● **PROBLEM STATEMENT**
Show every line below where "enum" appears.

● **TASK INPUTS**

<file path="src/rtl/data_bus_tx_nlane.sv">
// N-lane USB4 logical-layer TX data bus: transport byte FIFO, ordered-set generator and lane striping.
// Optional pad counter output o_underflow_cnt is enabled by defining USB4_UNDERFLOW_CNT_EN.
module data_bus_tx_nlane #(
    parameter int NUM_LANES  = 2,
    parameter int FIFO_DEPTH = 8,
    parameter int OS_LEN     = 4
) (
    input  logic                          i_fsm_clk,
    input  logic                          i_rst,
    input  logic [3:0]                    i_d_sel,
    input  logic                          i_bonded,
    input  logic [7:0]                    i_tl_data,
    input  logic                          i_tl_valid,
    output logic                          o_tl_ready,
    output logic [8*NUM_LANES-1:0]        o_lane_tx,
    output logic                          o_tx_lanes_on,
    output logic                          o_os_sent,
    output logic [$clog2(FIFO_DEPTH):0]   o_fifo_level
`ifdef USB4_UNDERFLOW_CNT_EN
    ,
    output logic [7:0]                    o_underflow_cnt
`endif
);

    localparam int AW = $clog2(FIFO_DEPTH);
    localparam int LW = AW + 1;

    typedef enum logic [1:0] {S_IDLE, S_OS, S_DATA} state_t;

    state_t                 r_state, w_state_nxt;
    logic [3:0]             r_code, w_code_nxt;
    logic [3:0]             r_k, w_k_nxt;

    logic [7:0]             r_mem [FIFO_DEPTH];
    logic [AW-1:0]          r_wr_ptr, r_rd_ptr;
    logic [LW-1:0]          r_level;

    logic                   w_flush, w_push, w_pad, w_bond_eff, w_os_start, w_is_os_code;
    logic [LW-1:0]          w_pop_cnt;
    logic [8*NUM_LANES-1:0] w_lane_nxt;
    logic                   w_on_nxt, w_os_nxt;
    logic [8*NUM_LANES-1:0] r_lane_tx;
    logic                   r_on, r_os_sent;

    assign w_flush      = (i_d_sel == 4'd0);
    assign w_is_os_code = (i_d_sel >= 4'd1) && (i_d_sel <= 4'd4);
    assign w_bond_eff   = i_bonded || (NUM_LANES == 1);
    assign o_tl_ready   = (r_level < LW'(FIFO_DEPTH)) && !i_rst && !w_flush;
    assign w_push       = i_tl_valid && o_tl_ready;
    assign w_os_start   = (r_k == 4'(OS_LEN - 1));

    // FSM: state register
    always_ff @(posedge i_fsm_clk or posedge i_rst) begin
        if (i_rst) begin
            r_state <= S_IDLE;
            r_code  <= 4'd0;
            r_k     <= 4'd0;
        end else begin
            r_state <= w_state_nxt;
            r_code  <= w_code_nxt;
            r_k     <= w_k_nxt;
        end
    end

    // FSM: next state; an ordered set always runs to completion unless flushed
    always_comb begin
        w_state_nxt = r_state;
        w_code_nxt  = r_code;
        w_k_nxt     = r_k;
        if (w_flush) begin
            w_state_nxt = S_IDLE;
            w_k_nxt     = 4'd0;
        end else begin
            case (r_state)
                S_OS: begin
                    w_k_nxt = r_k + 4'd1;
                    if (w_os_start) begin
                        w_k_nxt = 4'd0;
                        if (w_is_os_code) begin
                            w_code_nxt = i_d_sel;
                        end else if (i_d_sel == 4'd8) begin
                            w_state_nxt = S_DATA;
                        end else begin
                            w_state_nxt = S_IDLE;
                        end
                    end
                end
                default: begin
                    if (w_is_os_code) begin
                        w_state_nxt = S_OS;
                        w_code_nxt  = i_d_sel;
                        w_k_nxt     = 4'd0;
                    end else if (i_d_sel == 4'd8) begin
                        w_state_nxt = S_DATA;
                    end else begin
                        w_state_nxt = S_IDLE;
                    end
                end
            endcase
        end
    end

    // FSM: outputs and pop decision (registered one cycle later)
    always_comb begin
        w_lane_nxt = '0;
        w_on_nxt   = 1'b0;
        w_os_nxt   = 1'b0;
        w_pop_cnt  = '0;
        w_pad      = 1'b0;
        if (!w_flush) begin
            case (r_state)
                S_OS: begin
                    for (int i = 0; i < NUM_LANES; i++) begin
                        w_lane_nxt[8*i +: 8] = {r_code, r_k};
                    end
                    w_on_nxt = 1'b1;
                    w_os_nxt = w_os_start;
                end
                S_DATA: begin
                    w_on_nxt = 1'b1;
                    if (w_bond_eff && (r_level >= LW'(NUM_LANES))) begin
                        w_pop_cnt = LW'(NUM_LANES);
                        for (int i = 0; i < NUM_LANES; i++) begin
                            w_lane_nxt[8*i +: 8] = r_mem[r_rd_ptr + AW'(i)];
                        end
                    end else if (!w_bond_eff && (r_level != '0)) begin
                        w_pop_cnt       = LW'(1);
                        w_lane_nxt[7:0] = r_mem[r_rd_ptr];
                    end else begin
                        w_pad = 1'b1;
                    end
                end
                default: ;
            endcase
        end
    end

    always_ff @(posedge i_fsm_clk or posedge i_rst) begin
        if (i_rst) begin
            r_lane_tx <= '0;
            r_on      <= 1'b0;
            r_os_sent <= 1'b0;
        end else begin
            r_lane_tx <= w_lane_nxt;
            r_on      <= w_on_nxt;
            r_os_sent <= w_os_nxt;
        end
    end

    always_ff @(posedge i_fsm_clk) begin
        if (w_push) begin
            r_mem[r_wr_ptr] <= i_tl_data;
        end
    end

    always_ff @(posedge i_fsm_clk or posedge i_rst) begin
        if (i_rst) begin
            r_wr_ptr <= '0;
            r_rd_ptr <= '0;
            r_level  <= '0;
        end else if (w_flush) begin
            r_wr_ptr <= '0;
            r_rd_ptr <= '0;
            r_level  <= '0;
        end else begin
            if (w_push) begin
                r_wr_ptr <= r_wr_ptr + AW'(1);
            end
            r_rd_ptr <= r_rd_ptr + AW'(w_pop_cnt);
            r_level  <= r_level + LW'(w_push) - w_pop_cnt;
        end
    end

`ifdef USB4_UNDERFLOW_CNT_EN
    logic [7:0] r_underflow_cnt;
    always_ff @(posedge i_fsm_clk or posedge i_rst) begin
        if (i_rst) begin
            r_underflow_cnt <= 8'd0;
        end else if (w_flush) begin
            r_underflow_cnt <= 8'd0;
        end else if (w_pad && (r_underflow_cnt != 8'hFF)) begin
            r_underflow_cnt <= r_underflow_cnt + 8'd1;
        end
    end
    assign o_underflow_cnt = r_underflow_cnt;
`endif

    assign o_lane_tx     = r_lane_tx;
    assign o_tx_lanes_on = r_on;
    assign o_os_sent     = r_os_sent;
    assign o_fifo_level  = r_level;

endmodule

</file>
--
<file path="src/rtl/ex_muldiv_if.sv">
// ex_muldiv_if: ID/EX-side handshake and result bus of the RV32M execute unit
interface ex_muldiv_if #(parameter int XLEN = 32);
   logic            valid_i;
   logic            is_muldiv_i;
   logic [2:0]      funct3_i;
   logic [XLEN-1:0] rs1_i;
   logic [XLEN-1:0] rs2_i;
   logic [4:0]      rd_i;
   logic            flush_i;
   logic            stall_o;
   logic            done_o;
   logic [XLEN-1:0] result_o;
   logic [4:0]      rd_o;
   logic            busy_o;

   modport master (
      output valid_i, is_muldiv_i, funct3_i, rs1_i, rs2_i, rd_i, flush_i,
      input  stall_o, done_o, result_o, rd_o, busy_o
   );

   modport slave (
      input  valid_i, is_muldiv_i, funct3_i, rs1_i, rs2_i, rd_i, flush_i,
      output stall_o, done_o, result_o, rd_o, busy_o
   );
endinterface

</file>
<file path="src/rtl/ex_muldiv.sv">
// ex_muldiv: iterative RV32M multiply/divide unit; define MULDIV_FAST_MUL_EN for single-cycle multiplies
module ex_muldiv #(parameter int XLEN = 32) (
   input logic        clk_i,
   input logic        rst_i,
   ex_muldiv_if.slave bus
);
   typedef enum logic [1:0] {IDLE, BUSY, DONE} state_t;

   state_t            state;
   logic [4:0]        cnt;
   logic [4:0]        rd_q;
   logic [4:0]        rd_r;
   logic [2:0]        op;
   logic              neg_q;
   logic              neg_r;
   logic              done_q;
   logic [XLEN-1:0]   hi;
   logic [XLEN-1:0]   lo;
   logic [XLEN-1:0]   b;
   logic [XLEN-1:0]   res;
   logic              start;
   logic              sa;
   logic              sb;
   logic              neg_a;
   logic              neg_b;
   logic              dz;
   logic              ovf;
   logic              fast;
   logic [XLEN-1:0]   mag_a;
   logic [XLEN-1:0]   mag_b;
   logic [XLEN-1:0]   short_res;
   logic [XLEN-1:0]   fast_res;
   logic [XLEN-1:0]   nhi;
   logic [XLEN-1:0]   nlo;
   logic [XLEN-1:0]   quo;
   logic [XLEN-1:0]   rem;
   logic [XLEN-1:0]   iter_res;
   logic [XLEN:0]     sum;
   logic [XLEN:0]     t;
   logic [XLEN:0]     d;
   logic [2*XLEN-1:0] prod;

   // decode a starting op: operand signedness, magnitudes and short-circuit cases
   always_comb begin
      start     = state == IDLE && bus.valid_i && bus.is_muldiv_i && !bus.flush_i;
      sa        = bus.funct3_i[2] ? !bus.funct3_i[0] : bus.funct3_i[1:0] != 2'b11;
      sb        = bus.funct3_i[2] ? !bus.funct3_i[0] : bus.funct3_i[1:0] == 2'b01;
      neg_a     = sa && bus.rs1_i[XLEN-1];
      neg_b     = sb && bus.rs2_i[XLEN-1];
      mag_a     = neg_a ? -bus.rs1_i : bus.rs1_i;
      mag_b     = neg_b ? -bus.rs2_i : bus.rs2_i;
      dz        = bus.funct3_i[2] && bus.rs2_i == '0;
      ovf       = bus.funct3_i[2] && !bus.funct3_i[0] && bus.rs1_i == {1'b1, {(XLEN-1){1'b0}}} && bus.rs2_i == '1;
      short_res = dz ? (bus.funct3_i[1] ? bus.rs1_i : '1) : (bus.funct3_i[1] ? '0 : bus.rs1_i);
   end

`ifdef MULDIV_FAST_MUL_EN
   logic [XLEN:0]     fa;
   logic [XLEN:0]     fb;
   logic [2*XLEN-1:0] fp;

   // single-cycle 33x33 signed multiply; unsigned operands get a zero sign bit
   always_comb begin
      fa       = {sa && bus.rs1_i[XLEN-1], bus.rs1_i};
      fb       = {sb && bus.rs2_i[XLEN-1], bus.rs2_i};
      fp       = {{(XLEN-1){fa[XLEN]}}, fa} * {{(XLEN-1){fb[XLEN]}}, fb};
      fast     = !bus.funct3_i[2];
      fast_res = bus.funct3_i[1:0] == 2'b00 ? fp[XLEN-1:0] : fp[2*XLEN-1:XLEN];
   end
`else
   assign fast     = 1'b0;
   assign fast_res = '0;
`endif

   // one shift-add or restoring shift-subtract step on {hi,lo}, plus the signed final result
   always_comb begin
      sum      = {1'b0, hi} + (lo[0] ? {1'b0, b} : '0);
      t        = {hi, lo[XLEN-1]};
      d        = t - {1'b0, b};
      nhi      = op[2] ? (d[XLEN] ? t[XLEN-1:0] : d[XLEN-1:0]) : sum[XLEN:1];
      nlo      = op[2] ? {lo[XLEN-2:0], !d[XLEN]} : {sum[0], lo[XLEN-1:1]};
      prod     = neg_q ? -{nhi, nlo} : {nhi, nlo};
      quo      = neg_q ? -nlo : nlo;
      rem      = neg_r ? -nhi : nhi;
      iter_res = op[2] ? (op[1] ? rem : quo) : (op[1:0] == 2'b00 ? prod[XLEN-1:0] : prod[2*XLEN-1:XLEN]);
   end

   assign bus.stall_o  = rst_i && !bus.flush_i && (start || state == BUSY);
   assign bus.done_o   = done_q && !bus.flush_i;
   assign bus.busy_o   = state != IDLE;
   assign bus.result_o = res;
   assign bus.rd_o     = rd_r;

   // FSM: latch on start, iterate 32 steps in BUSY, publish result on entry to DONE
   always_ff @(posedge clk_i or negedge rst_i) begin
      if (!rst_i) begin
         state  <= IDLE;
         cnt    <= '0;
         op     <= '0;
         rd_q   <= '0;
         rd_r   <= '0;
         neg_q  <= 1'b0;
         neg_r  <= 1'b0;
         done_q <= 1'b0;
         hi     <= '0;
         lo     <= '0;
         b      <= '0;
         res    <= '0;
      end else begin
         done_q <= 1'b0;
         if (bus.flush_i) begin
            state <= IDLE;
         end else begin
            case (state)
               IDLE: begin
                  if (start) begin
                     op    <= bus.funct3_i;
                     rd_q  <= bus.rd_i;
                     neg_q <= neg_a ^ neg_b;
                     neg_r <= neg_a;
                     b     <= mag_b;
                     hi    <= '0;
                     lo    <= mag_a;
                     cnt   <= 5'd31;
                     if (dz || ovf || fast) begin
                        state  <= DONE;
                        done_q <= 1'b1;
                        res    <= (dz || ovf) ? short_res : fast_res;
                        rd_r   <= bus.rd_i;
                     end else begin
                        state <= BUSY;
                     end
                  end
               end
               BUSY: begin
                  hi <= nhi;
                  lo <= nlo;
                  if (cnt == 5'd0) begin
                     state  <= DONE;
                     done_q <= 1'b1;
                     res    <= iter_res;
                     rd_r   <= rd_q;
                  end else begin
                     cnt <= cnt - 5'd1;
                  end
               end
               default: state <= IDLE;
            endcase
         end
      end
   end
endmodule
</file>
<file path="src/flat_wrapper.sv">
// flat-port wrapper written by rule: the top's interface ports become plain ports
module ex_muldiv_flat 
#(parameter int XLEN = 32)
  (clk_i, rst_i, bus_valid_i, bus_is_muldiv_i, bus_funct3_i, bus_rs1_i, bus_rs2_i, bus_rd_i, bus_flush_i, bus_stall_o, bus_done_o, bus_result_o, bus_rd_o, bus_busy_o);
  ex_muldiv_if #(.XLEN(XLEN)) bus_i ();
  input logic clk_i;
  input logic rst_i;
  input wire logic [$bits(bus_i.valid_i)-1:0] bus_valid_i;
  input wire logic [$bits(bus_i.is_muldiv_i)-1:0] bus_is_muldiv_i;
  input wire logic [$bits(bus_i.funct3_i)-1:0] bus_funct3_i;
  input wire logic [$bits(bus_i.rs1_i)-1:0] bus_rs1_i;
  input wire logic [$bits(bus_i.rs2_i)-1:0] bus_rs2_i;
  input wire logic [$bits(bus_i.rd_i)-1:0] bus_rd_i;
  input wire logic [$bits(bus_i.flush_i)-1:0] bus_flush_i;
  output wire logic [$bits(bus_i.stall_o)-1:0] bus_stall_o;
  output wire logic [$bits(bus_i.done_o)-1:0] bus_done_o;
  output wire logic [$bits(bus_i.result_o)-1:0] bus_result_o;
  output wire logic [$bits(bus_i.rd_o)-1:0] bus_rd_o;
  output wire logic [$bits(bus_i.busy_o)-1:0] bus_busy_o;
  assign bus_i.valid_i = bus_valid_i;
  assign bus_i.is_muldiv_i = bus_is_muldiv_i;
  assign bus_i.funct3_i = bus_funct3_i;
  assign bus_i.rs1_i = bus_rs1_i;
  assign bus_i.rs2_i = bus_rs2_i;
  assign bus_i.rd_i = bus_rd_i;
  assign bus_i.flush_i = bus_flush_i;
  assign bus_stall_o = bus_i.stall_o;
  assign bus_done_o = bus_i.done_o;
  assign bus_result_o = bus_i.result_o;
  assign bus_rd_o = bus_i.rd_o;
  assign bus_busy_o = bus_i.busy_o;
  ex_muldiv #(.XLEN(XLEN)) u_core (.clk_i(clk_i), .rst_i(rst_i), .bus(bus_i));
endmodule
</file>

● **RESPONSE**
    typedef enum logic [1:0] {S_IDLE, S_OS, S_DATA} state_t;
   typedef enum logic [1:0] {IDLE, BUSY, DONE} state_t;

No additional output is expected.